I have been thinking about this thread a lot, it is both comforting but heart breaking to read how painful and similar experiences can be.
I was a ye olde Mumsnetter but deregistered after the hacking, which left a lot of people feeling quite vulnerable. I find even now that I type and delete a lot of my posts, in case I am over sharing.
One thing I have been ruminating on is whether Women are underdiagnosed, because trauma symptoms can present in a similar way to autism/adhd. For me, my ADHD was as clear as the nose on my face and I had school reports as clear evidence. I nearly came away without an autism diagnosis, because of honesty around trauma related experiences and an inability not to drop the mask.
I found it almost impossible not to answer, in a socially acceptable way, because socials rules have been drummed into me. Inside however, I felt completely exhausted and socially drained for weeks if not months afterwards. The assessment process, felt traumatic in itself. I do wonder if the interpretation of the answers on the autism questionnaires, don't adequately take into account that women on the spectrum present quite differently. We are more sensitive to criticism and I think that there is more of a desire to fit in.

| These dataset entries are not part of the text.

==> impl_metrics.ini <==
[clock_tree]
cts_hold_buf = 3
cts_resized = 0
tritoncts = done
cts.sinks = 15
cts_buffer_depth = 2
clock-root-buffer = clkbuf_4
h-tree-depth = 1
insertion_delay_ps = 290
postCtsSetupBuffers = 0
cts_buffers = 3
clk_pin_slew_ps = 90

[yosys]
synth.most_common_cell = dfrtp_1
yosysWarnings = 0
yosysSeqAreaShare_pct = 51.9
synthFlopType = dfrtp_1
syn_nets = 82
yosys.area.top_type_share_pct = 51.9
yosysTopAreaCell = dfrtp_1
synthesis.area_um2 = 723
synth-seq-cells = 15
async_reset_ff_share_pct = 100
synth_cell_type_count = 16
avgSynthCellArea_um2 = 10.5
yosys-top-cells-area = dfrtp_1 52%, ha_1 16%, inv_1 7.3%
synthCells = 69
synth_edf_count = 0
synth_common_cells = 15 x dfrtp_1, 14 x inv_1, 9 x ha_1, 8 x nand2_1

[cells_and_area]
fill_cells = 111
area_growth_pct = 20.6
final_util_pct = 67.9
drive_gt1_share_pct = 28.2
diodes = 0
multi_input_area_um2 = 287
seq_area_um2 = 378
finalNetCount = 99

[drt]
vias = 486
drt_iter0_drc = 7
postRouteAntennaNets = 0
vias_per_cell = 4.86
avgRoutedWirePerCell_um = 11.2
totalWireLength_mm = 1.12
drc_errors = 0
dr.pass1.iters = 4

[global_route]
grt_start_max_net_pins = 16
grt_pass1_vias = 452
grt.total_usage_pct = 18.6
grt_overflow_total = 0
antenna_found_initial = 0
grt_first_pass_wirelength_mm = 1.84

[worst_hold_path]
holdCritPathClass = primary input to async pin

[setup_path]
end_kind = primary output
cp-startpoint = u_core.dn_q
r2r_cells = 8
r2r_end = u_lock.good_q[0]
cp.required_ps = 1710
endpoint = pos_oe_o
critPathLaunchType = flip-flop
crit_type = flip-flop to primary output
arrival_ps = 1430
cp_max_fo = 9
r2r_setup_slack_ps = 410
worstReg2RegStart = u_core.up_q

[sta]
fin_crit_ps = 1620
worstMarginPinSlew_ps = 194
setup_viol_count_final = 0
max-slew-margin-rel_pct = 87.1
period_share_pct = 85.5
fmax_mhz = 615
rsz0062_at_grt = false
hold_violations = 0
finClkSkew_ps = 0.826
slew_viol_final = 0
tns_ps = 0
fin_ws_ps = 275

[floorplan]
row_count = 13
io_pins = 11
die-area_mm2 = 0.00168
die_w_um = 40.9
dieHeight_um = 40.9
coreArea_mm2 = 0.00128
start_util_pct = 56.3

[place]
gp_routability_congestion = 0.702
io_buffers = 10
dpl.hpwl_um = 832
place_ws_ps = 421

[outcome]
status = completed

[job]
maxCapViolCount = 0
[config.mk]
export PLATFORM = sky130hd
export DESIGN_NAME = spi_sclk_gen
export DESIGN_NICKNAME = d
export VERILOG_FILES = /design/src/rtl/spi_sclk_pkg.sv /design/src/rtl/spi_sclk_cfg.sv /design/src/rtl/spi_sclk_tick.sv /design/src/rtl/spi_sclk_edge.sv /design/src/rtl/spi_sclk_gen.sv
export SDC_FILE = /design/constraint.sdc
export NUM_CORES = 1
export LEC_CHECK = 0
export CAP_MARGIN = 20
export CORE_MARGIN = 5
export CORE_UTILIZATION = 65
export CTS_CLUSTER_SIZE = 25
export DETAILED_ROUTE_END_ITERATION = 8
export DONT_BUFFER_PORTS = 1
export HOLD_SLACK_MARGIN = 0.02
export PLACE_DENSITY = 0.81
export SLEW_MARGIN = 40
export SYNTH_ARGS = -nofsm -noshare
export SYNTH_HDL_FRONTEND = slang
export SYNTH_SLANG_ARGS = --single-unit
[constraint.sdc]
create_clock -name clk -period 6.3 [get_ports clk]
set_input_delay 0.63 -clock clk [delete_from_list [all_inputs] [get_ports clk]]
set_output_delay 0.63 -clock clk [all_outputs]
set_load 0.005 [all_outputs]
[src/rtl/spi_sclk_pkg.sv]
package spi_sclk_pkg;

  typedef enum logic {
    LAW_POW2   = 1'b0,
    LAW_LINEAR = 1'b1
  } div_law_e;

  typedef struct packed {
    div_law_e law;
    logic     cpol;
    logic     cpha;
  } sclk_cfg_t;

endpackage

[src/rtl/spi_sclk_cfg.sv]
module spi_sclk_cfg
  import spi_sclk_pkg::*;
(
  input  logic      clk,
  input  logic      rst_n,
  input  logic      enable,
  input  logic      law_in,
  input  logic      cpol_in,
  input  logic      cpha_in,
  output sclk_cfg_t cfg
);

  // Protocol settings are frozen while the controller is enabled.
  always_ff @(posedge clk or negedge rst_n) begin
    if (!rst_n) begin
      cfg <= '{law: LAW_POW2, cpol: 1'b0, cpha: 1'b0};
    end else if (!enable) begin
      cfg.law  <= div_law_e'(law_in);
      cfg.cpol <= cpol_in;
      cfg.cpha <= cpha_in;
    end
  end

endmodule

[src/rtl/spi_sclk_tick.sv]
module spi_sclk_tick
  import spi_sclk_pkg::*;
#(
  parameter int DIV_W = 8,
  parameter int EXP_W = 4
) (
  input  logic             clk,
  input  logic             rst_n,
  input  logic             run,
  input  div_law_e         law,
  input  logic [DIV_W-1:0] div_val,
  output logic             tick
);

  localparam int POW_BITS = 2 ** EXP_W;
  localparam int HALF_W   = (POW_BITS > DIV_W + 1) ? POW_BITS : DIV_W + 1;

  // Half period in bus cycles for a given law and setting.
  function automatic logic [HALF_W-1:0] half_of(input div_law_e l,
                                                 input logic [DIV_W-1:0] n);
    if (l == LAW_POW2) return HALF_W'(1) << n[EXP_W-1:0];
    else               return HALF_W'(n) + HALF_W'(1);
  endfunction

  logic [HALF_W-1:0] half_live;
  logic [HALF_W-1:0] half_q;
  logic [HALF_W-1:0] cnt_q;

  assign half_live = half_of(law, div_val);
  assign tick      = run && (cnt_q == '0);

  always_ff @(posedge clk or negedge rst_n) begin
    if (!rst_n) begin
      half_q <= HALF_W'(1);
      cnt_q  <= '0;
    end else if (!run) begin
      half_q <= half_live;
      cnt_q  <= half_live - HALF_W'(1);
    end else if (cnt_q == '0) begin
      cnt_q  <= half_q - HALF_W'(1);
    end else begin
      cnt_q  <= cnt_q - HALF_W'(1);
    end
  end

endmodule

I also ponder, whether there is a kind of a chicken or egg scenario in terms of trauma/neuro diversity. Being unable to read people and social cues well, meant that I lacked some of the survival instincts and could not easily see alerts to danger. We were taught to respect adults in authority, be kind, accept cruelty as jokes or banter, particularly with regard to the other sex. So aren't neurodiverse girls, more likely to suffer trauma as a result? I know other women who have been misdiagnosed with other disorder and have subsequently gone onto to receive an autism diagnosis.